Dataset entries
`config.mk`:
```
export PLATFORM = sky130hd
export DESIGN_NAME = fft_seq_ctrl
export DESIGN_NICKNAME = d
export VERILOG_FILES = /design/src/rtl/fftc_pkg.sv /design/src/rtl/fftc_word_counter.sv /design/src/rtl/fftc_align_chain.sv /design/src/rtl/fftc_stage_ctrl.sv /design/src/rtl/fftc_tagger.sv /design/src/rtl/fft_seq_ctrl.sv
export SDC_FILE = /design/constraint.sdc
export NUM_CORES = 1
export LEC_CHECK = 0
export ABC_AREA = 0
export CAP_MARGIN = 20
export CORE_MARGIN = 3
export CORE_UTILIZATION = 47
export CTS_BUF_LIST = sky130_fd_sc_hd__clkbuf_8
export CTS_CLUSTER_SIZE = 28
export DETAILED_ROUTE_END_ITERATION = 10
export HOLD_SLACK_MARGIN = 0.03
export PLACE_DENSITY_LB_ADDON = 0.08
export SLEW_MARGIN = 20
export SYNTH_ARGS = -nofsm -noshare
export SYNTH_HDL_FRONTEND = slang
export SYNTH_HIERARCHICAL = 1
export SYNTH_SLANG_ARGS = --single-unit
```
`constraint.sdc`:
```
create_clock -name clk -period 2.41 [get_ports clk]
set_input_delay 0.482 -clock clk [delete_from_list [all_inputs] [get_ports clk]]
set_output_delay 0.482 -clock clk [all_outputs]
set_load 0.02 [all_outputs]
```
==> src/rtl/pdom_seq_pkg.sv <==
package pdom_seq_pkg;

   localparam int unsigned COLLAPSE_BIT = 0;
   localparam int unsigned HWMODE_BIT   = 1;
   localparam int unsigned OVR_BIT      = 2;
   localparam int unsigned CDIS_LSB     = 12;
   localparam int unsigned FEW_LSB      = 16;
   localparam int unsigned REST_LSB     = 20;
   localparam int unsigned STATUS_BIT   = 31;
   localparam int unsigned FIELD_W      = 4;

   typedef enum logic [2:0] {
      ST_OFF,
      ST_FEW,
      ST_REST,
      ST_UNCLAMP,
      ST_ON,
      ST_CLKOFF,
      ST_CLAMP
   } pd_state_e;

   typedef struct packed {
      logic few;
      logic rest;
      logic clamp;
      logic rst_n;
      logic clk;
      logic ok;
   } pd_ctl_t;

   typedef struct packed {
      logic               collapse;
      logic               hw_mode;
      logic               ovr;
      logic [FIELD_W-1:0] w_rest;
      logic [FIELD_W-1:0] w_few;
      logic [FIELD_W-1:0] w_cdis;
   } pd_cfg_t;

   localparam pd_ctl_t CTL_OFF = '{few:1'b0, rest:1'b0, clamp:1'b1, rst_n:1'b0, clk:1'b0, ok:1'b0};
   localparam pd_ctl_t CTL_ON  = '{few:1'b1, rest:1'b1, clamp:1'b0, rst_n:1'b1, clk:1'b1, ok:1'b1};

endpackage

▶ Exercise description
Copy every line of the records above exactly.

▶ Task response
`config.mk`:
```
export PLATFORM = sky130hd
export DESIGN_NAME = fft_seq_ctrl
export DESIGN_NICKNAME = d
export VERILOG_FILES = /design/src/rtl/fftc_pkg.sv /design/src/rtl/fftc_word_counter.sv /design/src/rtl/fftc_align_chain.sv /design/src/rtl/fftc_stage_ctrl.sv /design/src/rtl/fftc_tagger.sv /design/src/rtl/fft_seq_ctrl.sv
export SDC_FILE = /design/constraint.sdc
export NUM_CORES = 1
export LEC_CHECK = 0
export ABC_AREA = 0
export CAP_MARGIN = 20
export CORE_MARGIN = 3
export CORE_UTILIZATION = 47
export CTS_BUF_LIST = sky130_fd_sc_hd__clkbuf_8
export CTS_CLUSTER_SIZE = 28
export DETAILED_ROUTE_END_ITERATION = 10
export HOLD_SLACK_MARGIN = 0.03
export PLACE_DENSITY_LB_ADDON = 0.08
export SLEW_MARGIN = 20
export SYNTH_ARGS = -nofsm -noshare
export SYNTH_HDL_FRONTEND = slang
export SYNTH_HIERARCHICAL = 1
export SYNTH_SLANG_ARGS = --single-unit
```
`constraint.sdc`:
```
create_clock -name clk -period 2.41 [get_ports clk]
set_input_delay 0.482 -clock clk [delete_from_list [all_inputs] [get_ports clk]]
set_output_delay 0.482 -clock clk [all_outputs]
set_load 0.02 [all_outputs]
```
==> src/rtl/pdom_seq_pkg.sv <==
package pdom_seq_pkg;

   localparam int unsigned COLLAPSE_BIT = 0;
   localparam int unsigned HWMODE_BIT   = 1;
   localparam int unsigned OVR_BIT      = 2;
   localparam int unsigned CDIS_LSB     = 12;
   localparam int unsigned FEW_LSB      = 16;
   localparam int unsigned REST_LSB     = 20;
   localparam int unsigned STATUS_BIT   = 31;
   localparam int unsigned FIELD_W      = 4;

   typedef enum logic [2:0] {
      ST_OFF,
      ST_FEW,
      ST_REST,
      ST_UNCLAMP,
      ST_ON,
      ST_CLKOFF,
      ST_CLAMP
   } pd_state_e;

   typedef struct packed {
      logic few;
      logic rest;
      logic clamp;
      logic rst_n;
      logic clk;
      logic ok;
   } pd_ctl_t;

   typedef struct packed {
      logic               collapse;
      logic               hw_mode;
      logic               ovr;
      logic [FIELD_W-1:0] w_rest;
      logic [FIELD_W-1:0] w_few;
      logic [FIELD_W-1:0] w_cdis;
   } pd_cfg_t;

   localparam pd_ctl_t CTL_OFF = '{few:1'b0, rest:1'b0, clamp:1'b1, rst_n:1'b0, clk:1'b0, ok:1'b0};
   localparam pd_ctl_t CTL_ON  = '{few:1'b1, rest:1'b1, clamp:1'b0, rst_n:1'b1, clk:1'b1, ok:1'b1};

endpackage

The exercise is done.